Urinary proteomics has emerged as an approach that could deliver relevant clinical information. In this review, we aim at highlighting the recent developments, especially with respect to clinical implementation. We review several of the recent publications reporting on larger cohorts, focusing on those that aim at qualification and/or validation of urinary proteomics biomarkers.

RECENT FINDINGS

Several components of the urinary proteome, especially its low molecular weight fraction (sometimes referred to as the 'peptidome'), have been significantly associated with chronic kidney disease (CKD). Independent studies, encompassing sometimes close to 1000 independent samples, indicate that specific peptides from extracellular matrix (ECM) proteins encompass a major component of the urinary proteome.
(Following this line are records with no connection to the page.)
File: src/core/core_status_pkg.sv
/*
 * Constants shared by the core status, accumulator and power-mode block:
 * special-register addresses, field positions, reset values, arithmetic
 * operation codes and power-mode states.
 * Assumes an 8-bit special-register space addressed by the core datapath.
 */
package core_status_pkg;

	// ------------------------------------------------------------------
	// Register addresses
	// ------------------------------------------------------------------
	localparam logic [7:0] POWER_CONTROL_ADDR   = 8'h87;
	localparam logic [7:0] STATUS_WORD_ADDR     = 8'hd0;
	localparam logic [7:0] MAIN_WORKING_ADDR    = 8'he0;
	localparam logic [7:0] SECOND_OPERAND_ADDR  = 8'hf0;

	// ------------------------------------------------------------------
	// Reset values
	// ------------------------------------------------------------------
	localparam logic [7:0] POWER_CONTROL_RST    = 8'h00;
	localparam logic [7:0] STATUS_WORD_RST      = 8'h00;
	localparam logic [7:0] MAIN_WORKING_RST     = 8'h00;
	localparam logic [7:0] SECOND_OPERAND_RST   = 8'h00;
	localparam logic [15:0] RESTART_VECTOR      = 16'h0000;

	// ------------------------------------------------------------------
	// Status word fields
	// ------------------------------------------------------------------
	localparam int CARRY_OUT_BIT    = 7;
	localparam int HALF_CARRY_BIT   = 6;
	localparam int USER_ZERO_BIT    = 5;
	localparam int BANK_HIGH_BIT    = 4;
	localparam int BANK_LOW_BIT     = 3;
	localparam int SIGN_WRAP_BIT    = 2;
	localparam int USER_ONE_BIT     = 1;
	localparam int ODD_ONES_BIT     = 0;

	// ------------------------------------------------------------------
	// Power control fields
	// ------------------------------------------------------------------
	localparam int DEEP_HALT_BIT    = 1;
	localparam int CPU_NAP_BIT      = 0;
	localparam logic [5:0] POWER_CONTROL_RESERVED_RST = 6'h00;

	// ------------------------------------------------------------------
	// Operations and states
	// ------------------------------------------------------------------
	typedef enum logic [2:0] {
		ALU_ADD  = 3'h0,
		ALU_SUM_WITH_CARRY_OP = 3'h1,
		ALU_SUBTRACT_WITH_BORROW_OP = 3'h2,
		ALU_MUL  = 3'h3,
		ALU_DIV  = 3'h4
	} aluop_e;

	typedef enum logic [1:0] {
		PWR_RUN  = 2'h0,
		PWR_NAP  = 2'h1,
		PWR_HALT = 2'h2
	} pwr_e;

endpackage

File: src/core/core_status_power.sv
/*
 * Status word, accumulator pair and power-mode control of an 8-bit core.
 * Assumes the datapath issues one arithmetic step or register access per
 * cycle on clk_sys, and that resetReq is routed back into rst.
 */
`timescale 1ns/100ps
module core_status_power (
	input  wire logic                    clk_sys,      // system clock
	input  wire logic                    rst,          // async reset
	input  wire logic [7:0]              sfrAddr,      // register address
	input  wire logic                    sfrWrEn,      // byte write strobe
	input  wire logic [7:0]              sfrWrData,    // byte write data
	input  wire logic                    sfrRdEn,      // byte read strobe
	output logic      [7:0]              sfrRdData,    // byte read data
	input  wire logic                    bitWrEn,      // bit write strobe
	input  wire logic [7:0]              bitAddr,      // bit address
	input  wire logic                    bitWrVal,     // bit write value
	input  wire logic                    aluValid,     // arithmetic step
	input  wire core_status_pkg::aluop_e aluOp,        // arithmetic op
	input  wire logic [7:0]              aluOperand,   // second operand
	input  wire logic                    instrDone,    // instruction ends
	input  wire logic                    irqWake,      // enabled irq
	input  wire logic                    wdtTimeout,   // watchdog expiry
	input  wire logic                    clkLossPin,   // clock loss input
	output logic      [7:0]              accOut,       // main register
	output logic      [7:0]              bOut,         // second register
	output logic      [7:0]              pswOut,       // status word
	output logic      [7:0]              bankBase,     // bank base address
	output logic                         cpuRun,       // core may execute
	output logic                         napActive,    // nap state
	output logic                         haltActive,   // deep halt state
	output logic                         oscStop,      // stop oscillator
	output logic                         resetReq      // internal reset
);
	import core_status_pkg::*;

	// ------------------------------------------------------------------
	// Helpers
	// ------------------------------------------------------------------
	function automatic logic [7:0] putBit(input logic [7:0] v,
	                                      input logic [2:0] idx,
	                                      input logic       b);
		logic [7:0] r;
		r = v;
		r[idx] = b;
		return r;
	endfunction

	function automatic logic hitsByte(input logic [7:0] bitA,
	                                  input logic [7:0] byteA);
		return {bitA[7:3], 3'h0} == byteA;
	endfunction

	// ------------------------------------------------------------------
	// Registers
	// ------------------------------------------------------------------
	logic [7:0] acc_ff;
	logic [7:0] nxt_acc;
	logic [7:0] b_ff;
	logic [7:0] nxt_b;
	logic [7:0] psw_ff;
	logic [7:0] nxt_psw;
	logic [7:0] bank_ff;
	logic [7:0] nxt_bank;
	logic [5:0] rsvd_ff;
	logic [5:0] nxt_rsvd;
	logic [7:0] rd_ff;
	logic [7:0] nxt_rd;
	logic       aluGo;
	logic [8:0] sum9;
	logic [4:0] low5;
	logic [15:0] prod16;
	logic       cin;

	assign aluGo = aluValid && cpuRun;

	always_comb begin
		nxt_acc  = acc_ff;
		nxt_b    = b_ff;
		nxt_psw  = psw_ff;
		nxt_rsvd = rsvd_ff;
		sum9     = 9'h000;
		low5     = 5'h00;
		prod16   = 16'h0000;
		cin      = 1'b0;
		if (sfrWrEn) begin
			case (sfrAddr)
				MAIN_WORKING_ADDR:   nxt_acc = sfrWrData;
				SECOND_OPERAND_ADDR: nxt_b = sfrWrData;
				STATUS_WORD_ADDR:    nxt_psw = sfrWrData;
				POWER_CONTROL_ADDR:  nxt_rsvd = sfrWrData[7:2];
				default:             nxt_acc = acc_ff;
			endcase
		end
		if (bitWrEn && hitsByte(bitAddr, MAIN_WORKING_ADDR)) begin
			nxt_acc = putBit(acc_ff, bitAddr[2:0], bitWrVal);
		end
		if (bitWrEn && hitsByte(bitAddr, SECOND_OPERAND_ADDR)) begin
			nxt_b = putBit(b_ff, bitAddr[2:0], bitWrVal);
		end
		if (bitWrEn && hitsByte(bitAddr, STATUS_WORD_ADDR)) begin
			nxt_psw = putBit(psw_ff, bitAddr[2:0], bitWrVal);
		end
		// An arithmetic step owns the flags it produces, so it wins over
		// a register write in the same cycle.
		if (aluGo) begin
			case (aluOp)
				ALU_ADD, ALU_SUM_WITH_CARRY_OP: begin
					cin = (aluOp == ALU_SUM_WITH_CARRY_OP) ? psw_ff[CARRY_OUT_BIT] : 1'b0;
					sum9 = {1'b0, acc_ff} + {1'b0, aluOperand} + {8'h00, cin};
					low5 = {1'b0, acc_ff[3:0]} + {1'b0, aluOperand[3:0]}
					     + {4'h0, cin};
					nxt_acc = sum9[7:0];
					nxt_psw[CARRY_OUT_BIT] = sum9[8];
					nxt_psw[HALF_CARRY_BIT] = low5[4];
					nxt_psw[SIGN_WRAP_BIT] = (acc_ff[7] == aluOperand[7])
					                      && (sum9[7] != acc_ff[7]);
				end
				ALU_SUBTRACT_WITH_BORROW_OP: begin
					cin = psw_ff[CARRY_OUT_BIT];
					sum9 = {1'b0, acc_ff} - {1'b0, aluOperand} - {8'h00, cin};
					low5 = {1'b0, acc_ff[3:0]} - {1'b0, aluOperand[3:0]}
					     - {4'h0, cin};
					nxt_acc = sum9[7:0];
					nxt_psw[CARRY_OUT_BIT] = sum9[8];
					nxt_psw[HALF_CARRY_BIT] = low5[4];
					nxt_psw[SIGN_WRAP_BIT] = (acc_ff[7] != aluOperand[7])
					                      && (sum9[7] != acc_ff[7]);
				end
				ALU_MUL: begin
					prod16 = {8'h00, acc_ff} * {8'h00, b_ff};
					nxt_acc = prod16[7:0];
					nxt_b = prod16[15:8];
					nxt_psw[CARRY_OUT_BIT] = 1'b0;
					nxt_psw[HALF_CARRY_BIT] = 1'b0;
					nxt_psw[SIGN_WRAP_BIT] = |prod16[15:8];
				end
				ALU_DIV: begin
					nxt_psw[CARRY_OUT_BIT] = 1'b0;
					nxt_psw[HALF_CARRY_BIT] = 1'b0;
					nxt_psw[SIGN_WRAP_BIT] = (b_ff == 8'h00);
					if (b_ff != 8'h00) begin
						nxt_acc = acc_ff / b_ff;
						nxt_b = acc_ff % b_ff;
					end
				end
				default: begin
					nxt_psw[CARRY_OUT_BIT] = 1'b0;
					nxt_psw[HALF_CARRY_BIT] = 1'b0;
				end
			endcase
		end
		nxt_psw[ODD_ONES_BIT] = ^nxt_acc;
		nxt_bank = {3'h0, nxt_psw[BANK_HIGH_BIT], nxt_psw[BANK_LOW_BIT],
		            3'h0};
		nxt_rd = 8'h00;
		if (sfrRdEn) begin
			case (sfrAddr)
				MAIN_WORKING_ADDR:   nxt_rd = acc_ff;
				SECOND_OPERAND_ADDR: nxt_rd = b_ff;
				STATUS_WORD_ADDR:    nxt_rd = psw_ff;
				POWER_CONTROL_ADDR:  nxt_rd = {rsvd_ff, 2'h0};
				default:             nxt_rd = 8'h00;
			endcase
		end
	end

	always_ff @(posedge clk_sys or posedge rst) begin
		if (rst) begin
			acc_ff  <= MAIN_WORKING_RST;
			b_ff    <= SECOND_OPERAND_RST;
			psw_ff  <= STATUS_WORD_RST;
			bank_ff <= 8'h00;
			rsvd_ff <= POWER_CONTROL_RESERVED_RST;
			rd_ff   <= 8'h00;
		end else begin
			acc_ff  <= nxt_acc;
			b_ff    <= nxt_b;
			psw_ff  <= nxt_psw;
			bank_ff <= nxt_bank;
			rsvd_ff <= nxt_rsvd;
			rd_ff   <= nxt_rd;
		end
	end

	assign accOut    = acc_ff;
	assign bOut      = b_ff;
	assign pswOut    = psw_ff;
	assign bankBase  = bank_ff;
	assign sfrRdData = rd_ff;

	// ------------------------------------------------------------------
	// Power modes
	// ------------------------------------------------------------------
	// The clock-loss line comes from a detector with its own clock.
	logic  lossMeta_ff;
	logic  lossSync_ff;
	pwr_e  state_ff;
	pwr_e  nxt_state;
	logic  napPend_ff;
	logic  nxt_napPend;
	logic  haltPend_ff;
	logic  nxt_haltPend;
	logic  rstReq_ff;
	logic  nxt_rstReq;
	logic  run_ff;
	logic  nap_ff;
	logic  halt_ff;
	logic  pconWr;
	logic  wantNap;
	logic  wantHalt;

	assign pconWr   = sfrWrEn && (sfrAddr == POWER_CONTROL_ADDR);
	assign wantNap  = napPend_ff || (pconWr && sfrWrData[CPU_NAP_BIT]);
	assign wantHalt = haltPend_ff || (pconWr && sfrWrData[DEEP_HALT_BIT]);

	always_comb begin
		nxt_state    = state_ff;
		nxt_napPend  = wantNap;
		nxt_haltPend = wantHalt;
		nxt_rstReq   = rstReq_ff || wdtTimeout || lossSync_ff;
		case (state_ff)
			PWR_RUN: begin
				if (instrDone && wantHalt) begin
					nxt_state    = PWR_HALT;
					nxt_haltPend = 1'b0;
					nxt_napPend  = 1'b0;
				end else if (instrDone && wantNap) begin
					nxt_state   = PWR_NAP;
					nxt_napPend = 1'b0;
				end
			end
			PWR_NAP: begin
				if (irqWake) begin
					nxt_state = PWR_RUN;
				end
			end
			PWR_HALT: begin
				nxt_state = PWR_HALT;
			end
			default: nxt_state = PWR_RUN;
		endcase
	end

	always_ff @(posedge clk_sys or posedge rst) begin
		if (rst) begin
			lossMeta_ff <= 1'b0;
			lossSync_ff <= 1'b0;
			state_ff    <= PWR_RUN;
			napPend_ff  <= 1'b0;
			haltPend_ff <= 1'b0;
			rstReq_ff   <= 1'b0;
			run_ff      <= 1'b1;
			nap_ff      <= 1'b0;
			halt_ff     <= 1'b0;
		end else begin
			lossMeta_ff <= clkLossPin;
			lossSync_ff <= lossMeta_ff;
			state_ff    <= nxt_state;
			napPend_ff  <= nxt_napPend;
			haltPend_ff <= nxt_haltPend;
			rstReq_ff   <= nxt_rstReq;
			run_ff      <= (nxt_state == PWR_RUN);
			nap_ff      <= (nxt_state == PWR_NAP);
			halt_ff     <= (nxt_state == PWR_HALT);
		end
	end

	assign cpuRun     = run_ff;
	assign napActive  = nap_ff;
	assign haltActive = halt_ff;
	assign oscStop    = halt_ff;
	assign resetReq   = rstReq_ff;
endmodule
File: config.mk
export PLATFORM = sky130hd
export DESIGN_NAME = core_status_power
export DESIGN_NICKNAME = d
export VERILOG_FILES = /design/src/core/core_status_pkg.sv /design/src/core/core_status_power.sv
export SDC_FILE = /design/constraint.sdc
export NUM_CORES = 1
export LEC_CHECK = 0
export ABC_AREA = 1
export BUFFER_PORTS_ARGS = -buffer_cell sky130_fd_sc_hd__buf_2
export CORE_ASPECT_RATIO = 1.4
export CORE_MARGIN = 1
export CORE_UTILIZATION = 60
export DETAILED_ROUTE_END_ITERATION = 16
export GPL_ROUTABILITY_DRIVEN = 1
export PLACE_DENSITY = 0.81
export SLEW_MARGIN = 20
export SYNTH_ARGS = -nofsm -noshare
export SYNTH_HDL_FRONTEND = slang
export SYNTH_SLANG_ARGS = --single-unit
File: constraint.sdc
create_clock -name clk_sys -period 13.38 [get_ports clk_sys]
set_clock_uncertainty 0.2 [all_clocks]
set_input_delay 0.669 -clock clk_sys [delete_from_list [all_inputs] [get_ports clk_sys]]
set_output_delay 0.669 -clock clk_sys [all_outputs]
set_load 0.02 [all_outputs]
Highly significant changes in the abundance of some of these peptides are associated with CKD indicating that alterations in ECM, reflected via the urinary proteome, may represent an early stage in CKD pathology. These peptides may serve as specific early biomarkers, and interference with pathological ECM accumulation may be a valuable new therapeutic approach in CKD.

SUMMARY

Urinary proteomic biomarkers have emerged as clinically relevant variables. First studies involving several hundred individuals indicate a potential added benefit of urinary proteomic biomarkers. First large clinical trials are being initiated to employ urinary proteomics in clinical decision making.